福島千里、裏目に出た記録への欲求 日本新の期待は200mへ
果たせなかった準決勝での日本新
女子100メートル準決勝、福島千里(右端)のリアクションタイムは8人中、誰よりも早かったが…… 【写真:ロイター/アフロ】
レース後の福島は、ことのほか表情が明るく見えた。「狙っていた部分には届かなかったので、悔しさと言うのはもちろんあります」と心境を吐露したが、決して沈んだ様子はない。思い描いたレースができなかったことを、ただただ冷静沈着に受け止めていたと言えばより近いだろうか。言葉を選びゆっくりと語る姿も変わりないが、しかしその声はしっかりと大きく、報道陣を見つめるそのまなざしも、強い意思を感じさせるものだった。
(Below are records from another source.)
===== src/rtl/seg_pkg.sv =====
// Shared definitions for the seven-segment display arbiter.
// Segment octets use bit index = segment index: bit 0 = a ... bit 6 = g, bit 7 = dp.
// Font entries are written in a..dp reading order and converted with seg_ad().
package seg_pkg;

  typedef enum logic [1:0] {
    IDLE = 2'd0,
    OWN0 = 2'd1,
    OWN1 = 2'd2
  } state_t;

  localparam int unsigned SEG_A  = 0;
  localparam int unsigned SEG_B  = 1;
  localparam int unsigned SEG_C  = 2;
  localparam int unsigned SEG_D  = 3;
  localparam int unsigned SEG_E  = 4;
  localparam int unsigned SEG_F  = 5;
  localparam int unsigned SEG_G  = 6;
  localparam int unsigned SEG_DP = 7;

  // Convert an octet written left-to-right as a,b,c,d,e,f,g,dp into bit-indexed form.
  function automatic logic [7:0] seg_ad(input logic [7:0] s);
    logic [7:0] r;
    for (int i = 0; i < 8; i++) r[i] = s[7-i];
    return r;
  endfunction

  localparam logic [7:0] SEG_BLANK = 8'h00;
  localparam logic [7:0] SEG_DASH  = seg_ad(8'b00000010);

  localparam logic [7:0] HEX_FONT [16] = '{
    seg_ad(8'b11111100), seg_ad(8'b01100000), seg_ad(8'b11011010), seg_ad(8'b11110010),
    seg_ad(8'b01100110), seg_ad(8'b10110110), seg_ad(8'b10111110), seg_ad(8'b11100000),
    seg_ad(8'b11111110), seg_ad(8'b11110110), seg_ad(8'b11101110), seg_ad(8'b00111110),
    seg_ad(8'b10011100), seg_ad(8'b01111010), seg_ad(8'b10011110), seg_ad(8'b10001110)
  };

endpackage


===== src/rtl/seg_display_arbiter_hex_to_seg.sv =====
// Combinational hex digit encoder.
// Ports: nib (hex digit), dp (decimal point), seg_c (segment octet, bit index = segment index).
module hex_to_seg
  import seg_pkg::*;
(
  input  logic [3:0] nib,
  input  logic       dp,
  output logic [7:0] seg_c
);

  always_comb begin
    seg_c         = HEX_FONT[nib];
    seg_c[SEG_DP] = dp;
  end

endmodule


===== src/rtl/seg_display_arbiter.sv =====
// Two-requester round-robin arbiter for a shared 4-digit seven-segment display,
// with minimum ownership time and hex encoding of the owner's value.
// Ports:
//   Clock, Reset      - rising-edge clock, synchronous active-high reset
//   Req[1:0]          - hold-style requests
//   Val0/Val1, Dp0/Dp1- per-requester 16-bit hex value and decimal points ([3]/[15:12] leftmost)
//   Gnt[1:0], Busy    - registered one-hot grant and "any grant held"
//   oct0..oct3        - registered segment octets, oct0 leftmost, bit index = segment (a=0..dp=7)
// Optional: define DISP_IDLE_BLINK_EN to blink a dash on all digits while idle.
module seg_display_arbiter
  import seg_pkg::*;
#(
  parameter int unsigned HOLD = 50000000,
  parameter int unsigned CW   = 26
) (
  input  logic        Clock,
  input  logic        Reset,
  input  logic [1:0]  Req,
  input  logic [15:0] Val0,
  input  logic [15:0] Val1,
  input  logic [3:0]  Dp0,
  input  logic [3:0]  Dp1,
  output logic [1:0]  Gnt,
  output logic        Busy,
  output logic [7:0]  oct0,
  output logic [7:0]  oct1,
  output logic [7:0]  oct2,
  output logic [7:0]  oct3
);

  state_t        state;
  state_t        nxt_c;
  logic [CW-1:0] cnt;
  logic          last_own;
  logic          at_hold_c;
  logic [7:0]    idle_oct_c;
  logic [15:0]   sel_val_c;
  logic [3:0]    sel_dp_c;
  logic [7:0]    enc_c [4];

`ifdef DISP_IDLE_BLINK_EN
  logic          blink;
  assign idle_oct_c = blink ? SEG_DASH : SEG_BLANK;
`else
  assign idle_oct_c = SEG_BLANK;
`endif

  assign at_hold_c = (cnt == CW'(HOLD - 1));

  // Owner's live data; in IDLE the encoder output is unused.
  assign sel_val_c = (state == OWN1) ? Val1 : Val0;
  assign sel_dp_c  = (state == OWN1) ? Dp1  : Dp0;

  for (genvar k = 0; k < 4; k++) begin : g_enc
    hex_to_seg u_hex (
      .nib   (sel_val_c[15-4*k -: 4]),
      .dp    (sel_dp_c[3-k]),
      .seg_c (enc_c[k])
    );
  end

  // Next-owner decision: voluntary release ignores hold, preemption needs full hold.
  always_comb begin
    nxt_c = state;
    case (state)
      IDLE: begin
        case (Req)
          2'b01:   nxt_c = OWN0;
          2'b10:   nxt_c = OWN1;
          2'b11:   nxt_c = last_own ? OWN0 : OWN1;
          default: nxt_c = IDLE;
        endcase
      end
      OWN0: begin
        if (!Req[0])                nxt_c = Req[1] ? OWN1 : IDLE;
        else if (Req[1] && at_hold_c) nxt_c = OWN1;
      end
      OWN1: begin
        if (!Req[1])                nxt_c = Req[0] ? OWN0 : IDLE;
        else if (Req[0] && at_hold_c) nxt_c = OWN0;
      end
      default: nxt_c = IDLE;
    endcase
  end

  // State, grant, hold counter, owner pointer and octet registers.
  always_ff @(posedge Clock) begin
    if (Reset) begin
      state    <= IDLE;
      Gnt      <= 2'b00;
      Busy     <= 1'b0;
      cnt      <= '0;
      last_own <= 1'b1;
      oct0     <= 8'h00;
      oct1     <= 8'h00;
      oct2     <= 8'h00;
      oct3     <= 8'h00;
`ifdef DISP_IDLE_BLINK_EN
      blink    <= 1'b0;
`endif
    end else begin
      state <= nxt_c;
      Gnt   <= (nxt_c == OWN0) ? 2'b01 : (nxt_c == OWN1) ? 2'b10 : 2'b00;
      Busy  <= (nxt_c != IDLE);

      if (nxt_c != state) begin
        cnt <= '0;
        if (nxt_c == OWN0) last_own <= 1'b0;
        if (nxt_c == OWN1) last_own <= 1'b1;
`ifdef DISP_IDLE_BLINK_EN
        if (nxt_c == IDLE) blink <= 1'b0;
`endif
      end else if (state != IDLE) begin
        if (!at_hold_c) cnt <= cnt + CW'(1);
      end else begin
`ifdef DISP_IDLE_BLINK_EN
        // Free-running idle counter; each wrap flips the dash.
        if (at_hold_c) begin
          cnt   <= '0;
          blink <= ~blink;
        end else begin
          cnt <= cnt + CW'(1);
        end
`else
        cnt <= '0;
`endif
      end

      if (state == IDLE) begin
        oct0 <= idle_oct_c;
        oct1 <= idle_oct_c;
        oct2 <= idle_oct_c;
        oct3 <= idle_oct_c;
      end else begin
        oct0 <= enc_c[0];
        oct1 <= enc_c[1];
        oct2 <= enc_c[2];
        oct3 <= enc_c[3];
      end
    end
  end

endmodule


===== config.mk =====
export PLATFORM = sky130hd
export DESIGN_NAME = seg_display_arbiter
export DESIGN_NICKNAME = d
export VERILOG_FILES = /design/src/rtl/seg_pkg.sv /design/src/rtl/seg_display_arbiter_hex_to_seg.sv /design/src/rtl/seg_display_arbiter.sv
export SDC_FILE = /design/constraint.sdc
export NUM_CORES = 1
export LEC_CHECK = 0
export ABC_AREA = 1
export CORE_MARGIN = 1
export CORE_UTILIZATION = 65
export DETAILED_ROUTE_END_ITERATION = 10
export DONT_BUFFER_PORTS = 1
export HOLD_SLACK_MARGIN = 0.08
export PLACE_DENSITY = 0.79
export SLEW_MARGIN = 20
export SYNTH_ARGS = -nofsm -noshare
export SYNTH_HDL_FRONTEND = slang
export SYNTH_HIERARCHICAL = 1
export SYNTH_SLANG_ARGS = --single-unit
export TNS_END_PERCENT = 10

===== constraint.sdc =====
create_clock -name Clock -period 6.1 [get_ports Clock]
set_input_delay 1.22 -clock Clock [delete_from_list [all_inputs] [get_ports Clock]]
set_output_delay 1.22 -clock Clock [all_outputs]
set_load 0.01 [all_outputs]

==> impl_metrics.yaml, run 1 <==
outcome:
  status: "complete, no violations"
worst_setup_path:
  end_kind: "flip-flop"
  worstPathRequired_ps: 6290
  critPathKind: "flip-flop to flip-flop"
  critical_path.top_delay_family: "simple AND/OR/NAND/NOR gates"
  r2r_cells: 11
  cpMaxStageDelayCell: "nand2_1"
  crit_arrival_ps: 2640
  cp_common_cell: "nand2_1"
  worst-path-buf-inv: 3
  slowest_delay_ps: 650
  cp-start-kind: "flip-flop"
  cp_num_cells: 11
  crit_fanout: 21
  path_cells: "inv_1 > nand2_1 > mux2_2 > inv_1 > ha_1 > nand2_1 > o21ai_0 > nand2_1 > nand2_1 > inv_1 > nor2_1"
synthesis:
  synth_nets: 655
  ys_types: 32
  ys_warn_count: 6
  syn_avg_cell_area_um2: 6.984
  async_reset_ff_share_pct: 0
  synth-edff-count: 0
  synth-compound-area-share_pct: 2.321
  synth_top_family_by_area: "simple AND/OR/NAND/NOR gates"
  yosys-top-cells-count: "nand2_1, nor2_1, inv_1, dfxtp_1, ha_1"
  netlist_top_cells_area: "dfxtp_1, nand2_1, ha_1"
  yosysTopAreaCell: "dfxtp_1"
  syn_area_mm2: 0.004044
  seq_area_frac_synth_pct: 31.68
  synth_top_cell_area_share_pct: 31.68
  yosys.cell_count.top_type: "nand2_1"
  synth-simple-area-share_pct: 35.21
  synth_mux_area_share_pct: 5.569
  synth.ff_latch_count: 64
  synthAdderAreaFrac_pct: 9.901
  synth_flop_cell: "dfxtp_1"
  synthXorXnorAreaFrac_pct: 4.115
  netlist_instances: 579
timing:
  setup_tns_ps: 0
  setup_viol_count_final: 0
  tightestPinTransition_ps: 982.0
  fmax_ghz: 0.4069
  hold_violations: 0
  post-route-period-util_pct: 40.29
  clock-skew-final_ps: 6.364
  rsz0062_at_grt: "no"
  drv_slew: 0
  max_slew_margin_pct: 34.46
  fin_crit_ps: 2458
grt:
  grt_start_max_net_pins: 33
  grt_pass1_wl_um: 11810
  gr-usage-all-layers_pct: 23.02
  grt_overflow: 0
  grt_pass1_vias: 2883
  antenna_found_initial: 0
detailed_routing:
  dr.pass1.iters: 4
  wl_per_cell_um: 10.94
  drt_iter0_markers: 144
  drtAntennaViolNets: 0
  routed_wirelength_um: 7132
  route.detailed.drc: 0
  viasPerCell: 4.966
  num_vias: 3238
clock_tree:
  cts_hold_buf: 0
  h-tree-depth: 3
  clock-sinks: 64
  root_buffer: "clkbuf_8"
  clockBufferDepth: 2
  post_cts_resized: 0
  cts_setup_buffers: 0
  cts_inserted_buffers: 9
  cts.reportedPaths.clkPinSlew_ps: 70
  clk_latency_ps: 330
  cts_tree: "done"
floorplan:
  die_x_um: 80.88
  die_area_mm2: 0.006541
  fp.dieH_um: 80.88
  start_util_pct: 67.90
  rows: 28
  fp.coreArea_mm2: 0.005956
  io_pins: 79
worst_hold_path:
  hold_depth: 2
  hold_path_class: "flip-flop to flip-flop"
power:
  p_leak_nw: 2.121
  irDropWorstVdd_mv: 0.1783
  powerDensity_mw_per_mm2: 277.7
run:
  maxCapViolations: 0
placed_design:
  gp_congestion: 0.8950
  dpl.hpwl_um: 5322
  post_dp_cell_area_mm2: 0.004026
  place_inst: 637
  portBuffers: 0
cells_and_area:
  fin_nets: 649
  utilization_pct: 71.30
  n_antenna_cell: 0
  finalNonFillerCells: 652
  area_growth_pct: 5.012
  drive_above_1_share_pct: 12.13
  finalInstanceArea_mm2: 0.004247
==> cells in the final DEF, fill, tap and decap left out, types with 7 or more instances in the layout <==
cell,synthesis,final
inv_1,85,85
dfxtp_1,64,64
nand4_1,7,7
nand3_1,27,27
nand2_2,8,8
nor2_1,87,87
o21ai_0,11,11
ha_1,32,32
xor2_1,16,16
nand2_1,159,159
mux2_2,20,20
clkbuf_8,0,11
==> path summary, 6_finish.rpt <==
kind              slack [ps]        to  startpoint
hold reg to reg          490  last_own    last_own
setup / recovery        3640   oct1[3]    state[0]
setup reg to reg        3640   oct1[3]    state[0]
hold / removal           490  last_own    last_own
==> kinds of logic after synthesis <==
kind of cell / Yosys count
compound gates: 18
xor+xnor: 19
fa+ha+maj: 32
buf+inv: 108
flops: 64
mux: 20
simple gates: 318
==> power breakdown <==
part	internal [mW]	leakage [nW]	switching, mW	total (mW)
Combinational	0.104	1.49	0.186	0.290
Clock	0.250	0.112	0.150	0.400
Sequential	0.456	0.521	0.0328	0.489
==> cell type report <==
type / count / area [µm²]
clock buffer: 12 / 155.1
clock inverter: 3 / 65.06
fill: 485 / 1709
inverter: 91 / 341.6
multi-input combinational: 407 / 2310
sequential: 64 / 1281
tap: 75 / 93.84
==> metal layers <==
layer  global-route usage (%)  wire length, µm  part of all wire (%)  vias up
li1                         -                -                     -     1744
met1                    27.46             3317                    47     1406
met2                    38.82             3371                    47       78
met3                    4.719              335                   4.7       10
met4                    11.96              108                   1.5        0
met5                        0                0                     0        -
==> flip-flops by register name, indices dropped and copies added, names as in the netlist <==
register	count
cnt	26
oct0	8
oct1	8
oct2	8
oct3	8
Gnt	2
state	2
Busy	1
last_own	1
==> tightest hold or removal path, cell delays in order, from the launching register on <==
cell	delay [ps]
dfxtp_1	340
nand2_1	60
nand3_1	60
==> metrics by stage <==
step | setup slack (ps) | power [mW] | hold slack (ps)
floorplan | 3729 | 0.7475 | 429.1
global placement | 3681 | 0.7801 | 446.9
detailed placement | 3615 | 0.7864 | 469.5
CTS | 3629 | 1.189 | 487.9
global route | 3447 | 1.253 | 509.7
finish | 3642 | 1.179 | 486.3
Power figures use the tool's default switching activity.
だが、現実はやはり厳しかったと言わざるを得ない。「スタートからもっと乗れるところで、ちょっと乗り切れなかった。レース自体も少し硬さはあったかな。もう80メートル(あたり)は本当にガチガチ走ってしまいました」とは本人の反省の弁。「予選通過」という最低ラインはクリアしたものの、「準決勝で勝負し、自己ベスト(=日本新記録)を出す」という大目標は果たせなかった。
嫌なムードを一蹴した予選の快走
会心の走りで準決勝進出を決めた予選の福島 【写真:ロイター/アフロ】
そこに一筋の光を差し込んだのが福島だった。100メートル予選は、本人も「悪いところがない」と自画自賛する、11秒23の快走。組3着で準決勝進出を決めただけでなく、日本記録に100分の2秒まで迫るものだった。
「(準決勝では)1本目という緊張感がない分、良いレースができれば良いかな。本当にベストを狙っていければと思います」
堂々とした語り口で気を吐いた福島。これなら、準決勝での5年ぶりの日本記録更新もあるのではないか――。6月に27歳を迎えた女子短距離の第一人者が浮かべた清々しい笑顔は、記者らが感じていた嫌なムードを一蹴し、期待感を抱かせるものだった。